■ Problem requirements: Give back exactly the first lines of the entries below, through the line with "setup / recovery".

■ Listed records:
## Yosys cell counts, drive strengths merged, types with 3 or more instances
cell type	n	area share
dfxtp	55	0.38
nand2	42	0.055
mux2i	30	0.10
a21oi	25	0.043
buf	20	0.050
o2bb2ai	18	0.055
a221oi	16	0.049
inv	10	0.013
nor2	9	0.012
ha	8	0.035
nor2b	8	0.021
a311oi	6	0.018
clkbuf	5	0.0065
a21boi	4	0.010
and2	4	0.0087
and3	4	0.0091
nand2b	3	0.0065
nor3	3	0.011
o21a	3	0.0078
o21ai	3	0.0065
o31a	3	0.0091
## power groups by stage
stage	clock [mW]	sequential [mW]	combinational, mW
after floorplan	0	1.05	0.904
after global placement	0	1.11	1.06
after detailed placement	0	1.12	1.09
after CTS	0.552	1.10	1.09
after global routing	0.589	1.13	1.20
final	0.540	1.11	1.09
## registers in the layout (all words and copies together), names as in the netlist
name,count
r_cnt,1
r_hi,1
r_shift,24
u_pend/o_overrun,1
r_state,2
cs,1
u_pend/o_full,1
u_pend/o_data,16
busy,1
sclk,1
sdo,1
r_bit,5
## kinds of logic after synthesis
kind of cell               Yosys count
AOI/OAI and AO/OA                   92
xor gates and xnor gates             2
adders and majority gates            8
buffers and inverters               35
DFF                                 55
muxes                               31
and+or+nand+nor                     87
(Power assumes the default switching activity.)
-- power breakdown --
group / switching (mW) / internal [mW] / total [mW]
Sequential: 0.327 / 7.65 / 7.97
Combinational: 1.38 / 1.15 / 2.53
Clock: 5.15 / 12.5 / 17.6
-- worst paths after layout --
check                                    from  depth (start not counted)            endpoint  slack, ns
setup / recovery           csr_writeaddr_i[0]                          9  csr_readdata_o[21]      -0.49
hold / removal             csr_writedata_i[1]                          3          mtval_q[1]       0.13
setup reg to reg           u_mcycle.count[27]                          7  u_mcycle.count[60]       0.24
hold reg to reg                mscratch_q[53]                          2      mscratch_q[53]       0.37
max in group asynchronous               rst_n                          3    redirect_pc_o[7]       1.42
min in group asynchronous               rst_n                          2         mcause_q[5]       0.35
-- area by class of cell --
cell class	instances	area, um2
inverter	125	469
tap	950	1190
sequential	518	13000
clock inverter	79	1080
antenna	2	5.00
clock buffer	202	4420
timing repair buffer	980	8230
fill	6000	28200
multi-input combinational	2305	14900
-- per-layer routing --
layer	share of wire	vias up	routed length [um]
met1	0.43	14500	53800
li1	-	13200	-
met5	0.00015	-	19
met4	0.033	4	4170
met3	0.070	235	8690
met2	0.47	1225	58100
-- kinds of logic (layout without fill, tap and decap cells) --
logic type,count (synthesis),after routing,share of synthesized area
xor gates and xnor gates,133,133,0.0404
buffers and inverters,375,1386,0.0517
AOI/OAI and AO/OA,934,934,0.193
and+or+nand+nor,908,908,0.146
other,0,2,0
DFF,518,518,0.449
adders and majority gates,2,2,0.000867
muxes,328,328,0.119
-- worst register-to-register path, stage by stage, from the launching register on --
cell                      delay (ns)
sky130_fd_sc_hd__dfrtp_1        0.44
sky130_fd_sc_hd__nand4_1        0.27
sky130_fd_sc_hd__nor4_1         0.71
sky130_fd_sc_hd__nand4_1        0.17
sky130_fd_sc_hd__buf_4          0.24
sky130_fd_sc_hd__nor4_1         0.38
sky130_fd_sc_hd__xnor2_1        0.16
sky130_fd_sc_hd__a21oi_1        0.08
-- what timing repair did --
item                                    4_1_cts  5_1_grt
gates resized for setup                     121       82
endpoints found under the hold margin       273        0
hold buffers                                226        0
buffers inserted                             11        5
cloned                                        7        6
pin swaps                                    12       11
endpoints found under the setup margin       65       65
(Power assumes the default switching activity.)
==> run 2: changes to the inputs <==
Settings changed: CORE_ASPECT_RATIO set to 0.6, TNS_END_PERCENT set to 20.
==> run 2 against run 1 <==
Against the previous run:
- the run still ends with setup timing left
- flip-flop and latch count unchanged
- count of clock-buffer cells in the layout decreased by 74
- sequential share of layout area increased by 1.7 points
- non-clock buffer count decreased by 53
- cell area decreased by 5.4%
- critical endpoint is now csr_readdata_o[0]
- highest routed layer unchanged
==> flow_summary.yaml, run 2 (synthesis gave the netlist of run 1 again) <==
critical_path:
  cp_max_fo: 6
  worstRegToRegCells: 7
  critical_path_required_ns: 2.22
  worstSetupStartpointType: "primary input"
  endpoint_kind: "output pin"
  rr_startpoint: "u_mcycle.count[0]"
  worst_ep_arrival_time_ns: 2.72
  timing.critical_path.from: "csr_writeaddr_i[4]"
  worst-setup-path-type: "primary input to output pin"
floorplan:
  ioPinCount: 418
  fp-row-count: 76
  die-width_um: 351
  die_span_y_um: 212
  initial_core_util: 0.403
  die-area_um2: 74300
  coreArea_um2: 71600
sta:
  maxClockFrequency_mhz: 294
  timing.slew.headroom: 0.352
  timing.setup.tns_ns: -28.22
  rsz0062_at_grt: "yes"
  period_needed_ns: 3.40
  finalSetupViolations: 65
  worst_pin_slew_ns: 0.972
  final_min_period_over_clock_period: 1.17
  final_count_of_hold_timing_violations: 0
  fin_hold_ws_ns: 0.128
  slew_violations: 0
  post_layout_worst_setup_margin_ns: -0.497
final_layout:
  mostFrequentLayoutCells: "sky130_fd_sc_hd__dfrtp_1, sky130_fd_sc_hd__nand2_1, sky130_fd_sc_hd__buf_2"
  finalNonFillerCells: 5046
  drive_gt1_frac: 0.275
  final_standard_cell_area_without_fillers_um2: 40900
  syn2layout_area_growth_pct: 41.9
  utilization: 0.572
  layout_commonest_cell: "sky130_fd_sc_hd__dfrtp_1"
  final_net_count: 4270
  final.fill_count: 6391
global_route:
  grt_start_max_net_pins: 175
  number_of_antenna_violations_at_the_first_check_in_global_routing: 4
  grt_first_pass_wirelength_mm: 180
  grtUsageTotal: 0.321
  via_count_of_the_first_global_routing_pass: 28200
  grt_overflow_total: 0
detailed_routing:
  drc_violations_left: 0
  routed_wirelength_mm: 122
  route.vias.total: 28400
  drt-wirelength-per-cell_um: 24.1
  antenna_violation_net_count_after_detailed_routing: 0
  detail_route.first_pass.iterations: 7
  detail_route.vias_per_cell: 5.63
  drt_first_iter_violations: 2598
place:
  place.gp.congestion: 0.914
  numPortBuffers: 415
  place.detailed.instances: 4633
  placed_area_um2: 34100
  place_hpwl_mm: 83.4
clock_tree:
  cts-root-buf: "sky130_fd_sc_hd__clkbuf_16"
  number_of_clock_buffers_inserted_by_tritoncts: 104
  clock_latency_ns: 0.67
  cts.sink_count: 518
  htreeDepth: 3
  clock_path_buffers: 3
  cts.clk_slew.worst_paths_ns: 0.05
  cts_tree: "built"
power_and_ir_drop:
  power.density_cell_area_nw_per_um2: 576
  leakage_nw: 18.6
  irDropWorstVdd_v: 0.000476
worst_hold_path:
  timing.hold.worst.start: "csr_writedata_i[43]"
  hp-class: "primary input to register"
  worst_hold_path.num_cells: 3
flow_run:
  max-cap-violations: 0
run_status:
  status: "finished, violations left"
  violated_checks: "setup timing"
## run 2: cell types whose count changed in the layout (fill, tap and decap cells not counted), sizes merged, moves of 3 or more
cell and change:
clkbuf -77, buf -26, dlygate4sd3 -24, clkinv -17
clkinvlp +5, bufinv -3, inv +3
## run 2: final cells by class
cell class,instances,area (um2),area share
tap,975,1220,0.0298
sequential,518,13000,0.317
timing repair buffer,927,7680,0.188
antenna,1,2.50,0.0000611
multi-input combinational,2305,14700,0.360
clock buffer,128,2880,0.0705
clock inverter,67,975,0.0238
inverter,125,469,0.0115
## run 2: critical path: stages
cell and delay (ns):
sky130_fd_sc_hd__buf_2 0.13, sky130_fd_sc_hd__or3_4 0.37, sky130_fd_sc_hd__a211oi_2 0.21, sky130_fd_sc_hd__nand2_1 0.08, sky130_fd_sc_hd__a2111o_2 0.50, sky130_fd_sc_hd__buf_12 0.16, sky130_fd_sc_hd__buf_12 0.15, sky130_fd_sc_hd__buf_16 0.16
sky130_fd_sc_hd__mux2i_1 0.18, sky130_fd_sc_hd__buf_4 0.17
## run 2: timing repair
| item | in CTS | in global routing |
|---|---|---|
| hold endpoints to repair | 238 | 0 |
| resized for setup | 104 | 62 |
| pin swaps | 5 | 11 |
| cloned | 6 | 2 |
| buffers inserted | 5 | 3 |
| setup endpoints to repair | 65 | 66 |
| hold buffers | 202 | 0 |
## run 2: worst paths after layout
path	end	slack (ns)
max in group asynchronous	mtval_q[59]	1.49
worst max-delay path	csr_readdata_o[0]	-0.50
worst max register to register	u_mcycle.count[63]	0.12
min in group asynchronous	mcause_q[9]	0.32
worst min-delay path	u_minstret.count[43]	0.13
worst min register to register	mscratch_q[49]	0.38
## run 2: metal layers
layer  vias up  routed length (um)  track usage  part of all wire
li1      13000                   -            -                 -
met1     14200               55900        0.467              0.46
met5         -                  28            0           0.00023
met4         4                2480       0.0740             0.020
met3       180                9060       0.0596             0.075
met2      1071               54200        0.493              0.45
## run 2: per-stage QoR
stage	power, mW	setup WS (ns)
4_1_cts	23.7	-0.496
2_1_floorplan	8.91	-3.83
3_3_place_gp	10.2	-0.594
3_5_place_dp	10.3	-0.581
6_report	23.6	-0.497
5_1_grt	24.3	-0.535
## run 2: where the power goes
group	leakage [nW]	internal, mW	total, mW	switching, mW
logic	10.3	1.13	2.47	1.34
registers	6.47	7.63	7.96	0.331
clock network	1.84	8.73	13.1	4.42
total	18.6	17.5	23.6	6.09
### config.mk
export PLATFORM = sky130hd
export DESIGN_NAME = bp_update_queue
export DESIGN_NICKNAME = d
export VERILOG_FILES = /design/src/rtl/bp_update_queue_pkg.sv /design/src/rtl/bp_update_fifo.sv /design/src/rtl/bp_update_queue.sv
export SDC_FILE = /design/constraint.sdc
export NUM_CORES = 1
export LEC_CHECK = 0
export BUFFER_PORTS_ARGS = -buffer_cell sky130_fd_sc_hd__buf_4
export CAP_MARGIN = 20
export CORE_MARGIN = 2
export CORE_UTILIZATION = 30
export CTS_CLUSTER_DIAMETER = 30
export DETAILED_ROUTE_END_ITERATION = 8
export PLACE_DENSITY_LB_ADDON = 0.3
export SYNTH_ARGS = -nofsm -noshare
export SYNTH_HDL_FRONTEND = slang
export SYNTH_SLANG_ARGS = --single-unit
### constraint.sdc
create_clock -name clk_i -period 3.3 [get_ports clk_i]
set_input_delay 0.33 -clock clk_i [delete_from_list [all_inputs] [get_ports clk_i]]
set_output_delay 0.33 -clock clk_i [all_outputs]
set_load 0.005 [all_outputs]
### src/rtl/bp_update_queue_pkg.sv
// ============================================================================
//  Module  : bp_update_queue_pkg (with minimal config_pkg core-configuration)
//  Brief   : Shared types and helpers for the branch-predictor update queue.
//  Rev     : 1.0  initial release
// ============================================================================
`default_nettype none

package config_pkg;
    typedef struct packed {
        int unsigned VLEN;
    } cva6_cfg_t;

    localparam cva6_cfg_t cva6_cfg_empty = '{VLEN: 32'd32};
endpackage

package bp_update_queue_pkg;
    // Widest PC the queue entry can carry; narrower cores zero-extend.
    localparam int unsigned c_max_vlen = 64;

    typedef struct packed {
        logic [c_max_vlen-1:0] pc;
        logic                  taken;
    } bp_entry_t;

    // Storage width of one entry: fixed header plus the caller's metadata.
    function automatic int unsigned entry_width(input int unsigned meta_w);
        return $bits(bp_entry_t) + meta_w;
    endfunction
endpackage

`default_nettype wire

### src/rtl/bp_update_fifo.sv
// ============================================================================
//  Module  : bp_update_fifo
//  Brief   : Circular storage and pointers for the predictor update queue.
//  Rev     : 1.0  initial release
// ============================================================================
`default_nettype none

module bp_update_fifo
    import bp_update_queue_pkg::*;
#(
    parameter int unsigned WIDTH = 8,
    parameter int unsigned DEPTH = 8
) (
    input  logic                         clk,
    input  logic                         rst,
    input  logic                         i_flush,
    input  logic                         i_push,
    input  logic                         i_pop,
    input  logic [WIDTH-1:0]             i_wdata,
    output logic [WIDTH-1:0]             o_rdata,
    output logic [$clog2(DEPTH+1)-1:0]   o_count
);
    localparam int unsigned c_ptr_w = $clog2(DEPTH);
    localparam int unsigned c_cnt_w = $clog2(DEPTH+1);

    logic [WIDTH-1:0]   r_mem [DEPTH];
    logic [c_ptr_w-1:0] r_wr_ptr;
    logic [c_ptr_w-1:0] r_rd_ptr;
    logic [c_cnt_w-1:0] r_count;

    // Storage is left uninitialised; occupancy alone decides validity.
    always_ff @(posedge clk) begin
        if (i_push) begin
            r_mem[r_wr_ptr] <= i_wdata;
        end
    end

    always_ff @(posedge clk) begin
        if (rst || i_flush) begin
            r_wr_ptr <= '0;
            r_rd_ptr <= '0;
            r_count  <= '0;
        end else begin
            if (i_push) begin
                r_wr_ptr <= r_wr_ptr + 1'b1;
            end
            if (i_pop) begin
                r_rd_ptr <= r_rd_ptr + 1'b1;
            end
            case ({i_push, i_pop})
                2'b10:   r_count <= r_count + 1'b1;
                2'b01:   r_count <= r_count - 1'b1;
                default: r_count <= r_count;
            endcase
        end
    end

    assign o_rdata = r_mem[r_rd_ptr];
    assign o_count = r_count;

endmodule

`default_nettype wire

### src/rtl/bp_update_queue.sv
// ============================================================================
//  Module  : bp_update_queue
//  Brief   : Holds predicted branches until resolution, then emits training
//            updates. Optional counters under BP_UPDATE_QUEUE_STATS_EN.
//  Rev     : 1.0  initial release
// ============================================================================
`default_nettype none

module bp_update_queue
    import bp_update_queue_pkg::*;
#(
    parameter config_pkg::cva6_cfg_t CVA6Cfg = config_pkg::cva6_cfg_empty,
    parameter type bp_metadata_t = logic,
    parameter type bht_update_t  = logic,
    parameter int unsigned DEPTH = 8
) (
    input  logic                          clk_i,
    input  logic                          rst_i,
    input  logic                          flush_i,
    input  logic                          debug_mode_i,
    input  logic                          push_valid_i,
    output logic                          push_ready_o,
    input  logic [CVA6Cfg.VLEN-1:0]       push_pc_i,
    input  logic                          push_taken_i,
    input  bp_metadata_t                  push_meta_i,
    input  logic                          resolve_valid_i,
    input  logic                          resolve_taken_i,
    output bht_update_t                   bht_update_o,
    output logic                          mispredict_o,
    output logic                          underflow_o,
    output logic [$clog2(DEPTH+1)-1:0]    count_o
`ifdef BP_UPDATE_QUEUE_STATS_EN
    ,
    output logic [31:0]                   resolved_cnt_o,
    output logic [31:0]                   mispredict_cnt_o
`endif
);
    localparam int unsigned c_vlen    = CVA6Cfg.VLEN;
    localparam int unsigned c_meta_w  = $bits(bp_metadata_t);
    localparam int unsigned c_hdr_w   = $bits(bp_entry_t);
    localparam int unsigned c_entry_w = entry_width(c_meta_w);
    localparam int unsigned c_cnt_w   = $clog2(DEPTH+1);

    typedef struct packed {
        logic              valid;
        logic [c_vlen-1:0] pc;
        logic              taken;
        bp_metadata_t      metadata;
    } update_t;

    logic [c_cnt_w-1:0]   w_count;
    logic [c_entry_w-1:0] w_push_flat;
    logic [c_entry_w-1:0] w_head_flat;
    bp_entry_t            w_push_hdr;
    bp_entry_t            w_head_hdr;
    bp_metadata_t         w_head_meta;
    logic                 w_push;
    logic                 w_pop;
    logic                 w_underflow;
    logic                 w_train;

    update_t              r_upd;
    logic                 r_mispredict;
    logic                 r_underflow;

    assign push_ready_o = (w_count < c_cnt_w'(DEPTH));
    assign count_o      = w_count;

    // Flush wins over both push and resolve in the same cycle.
    assign w_push      = push_valid_i && push_ready_o && !flush_i;
    assign w_pop       = resolve_valid_i && (w_count != '0) && !flush_i;
    assign w_underflow = resolve_valid_i && (w_count == '0) && !flush_i;
    assign w_train     = w_pop && !debug_mode_i;

    always_comb begin
        w_push_hdr       = '0;
        w_push_hdr.pc    = c_max_vlen'(push_pc_i);
        w_push_hdr.taken = push_taken_i;
    end

    assign w_push_flat = {push_meta_i, w_push_hdr};
    assign w_head_hdr  = bp_entry_t'(w_head_flat[c_hdr_w-1:0]);
    assign w_head_meta = bp_metadata_t'(w_head_flat[c_entry_w-1:c_hdr_w]);

    generate
        if (c_vlen < c_max_vlen) begin : g_pc_trim
            logic w_pc_hi_unused;
            assign w_pc_hi_unused = ^w_head_hdr.pc[c_max_vlen-1:c_vlen];
        end
    endgenerate

    bp_update_fifo #(
        .WIDTH (c_entry_w),
        .DEPTH (DEPTH)
    ) u_fifo (
        .clk     (clk_i),
        .rst     (rst_i),
        .i_flush (flush_i),
        .i_push  (w_push),
        .i_pop   (w_pop),
        .i_wdata (w_push_flat),
        .o_rdata (w_head_flat),
        .o_count (w_count)
    );

    always_ff @(posedge clk_i) begin
        if (rst_i || flush_i) begin
            r_upd        <= '0;
            r_mispredict <= 1'b0;
            r_underflow  <= 1'b0;
        end else begin
            r_upd.valid <= w_train;
            if (w_pop) begin
                r_upd.pc       <= w_head_hdr.pc[c_vlen-1:0];
                r_upd.taken    <= resolve_taken_i;
                r_upd.metadata <= w_head_meta;
            end
            r_mispredict <= w_train && (w_head_hdr.taken ^ resolve_taken_i);
            r_underflow  <= w_underflow;
        end
    end

    // Field order of update_t matches the predictor's update struct.
    assign bht_update_o = bht_update_t'(r_upd);
    assign mispredict_o = r_mispredict;
    assign underflow_o  = r_underflow;

`ifdef BP_UPDATE_QUEUE_STATS_EN
    logic [31:0] r_resolved_cnt;
    logic [31:0] r_mispredict_cnt;

    // Statistics survive flushes; only reset clears them.
    always_ff @(posedge clk_i) begin
        if (rst_i) begin
            r_resolved_cnt   <= '0;
            r_mispredict_cnt <= '0;
        end else if (w_train) begin
            if (r_resolved_cnt != '1) begin
                r_resolved_cnt <= r_resolved_cnt + 32'd1;
            end
            if ((w_head_hdr.taken ^ resolve_taken_i) && (r_mispredict_cnt != '1)) begin
                r_mispredict_cnt <= r_mispredict_cnt + 32'd1;
            end
        end
    end

    assign resolved_cnt_o   = r_resolved_cnt;
    assign mispredict_cnt_o = r_mispredict_cnt;
`endif

endmodule

`default_nettype wire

■ Written response:
## Yosys cell counts, drive strengths merged, types with 3 or more instances
cell type	n	area share
dfxtp	55	0.38
nand2	42	0.055
mux2i	30	0.10
a21oi	25	0.043
buf	20	0.050
o2bb2ai	18	0.055
a221oi	16	0.049
inv	10	0.013
nor2	9	0.012
ha	8	0.035
nor2b	8	0.021
a311oi	6	0.018
clkbuf	5	0.0065
a21boi	4	0.010
and2	4	0.0087
and3	4	0.0091
nand2b	3	0.0065
nor3	3	0.011
o21a	3	0.0078
o21ai	3	0.0065
o31a	3	0.0091
## power groups by stage
stage	clock [mW]	sequential [mW]	combinational, mW
after floorplan	0	1.05	0.904
after global placement	0	1.11	1.06
after detailed placement	0	1.12	1.09
after CTS	0.552	1.10	1.09
after global routing	0.589	1.13	1.20
final	0.540	1.11	1.09
## registers in the layout (all words and copies together), names as in the netlist
name,count
r_cnt,1
r_hi,1
r_shift,24
u_pend/o_overrun,1
r_state,2
cs,1
u_pend/o_full,1
u_pend/o_data,16
busy,1
sclk,1
sdo,1
r_bit,5
## kinds of logic after synthesis
kind of cell               Yosys count
AOI/OAI and AO/OA                   92
xor gates and xnor gates             2
adders and majority gates            8
buffers and inverters               35
DFF                                 55
muxes                               31
and+or+nand+nor                     87
(Power assumes the default switching activity.)
-- power breakdown --
group / switching (mW) / internal [mW] / total [mW]
Sequential: 0.327 / 7.65 / 7.97
Combinational: 1.38 / 1.15 / 2.53
Clock: 5.15 / 12.5 / 17.6
-- worst paths after layout --
check                                    from  depth (start not counted)            endpoint  slack, ns
setup / recovery           csr_writeaddr_i[0]                          9  csr_readdata_o[21]      -0.49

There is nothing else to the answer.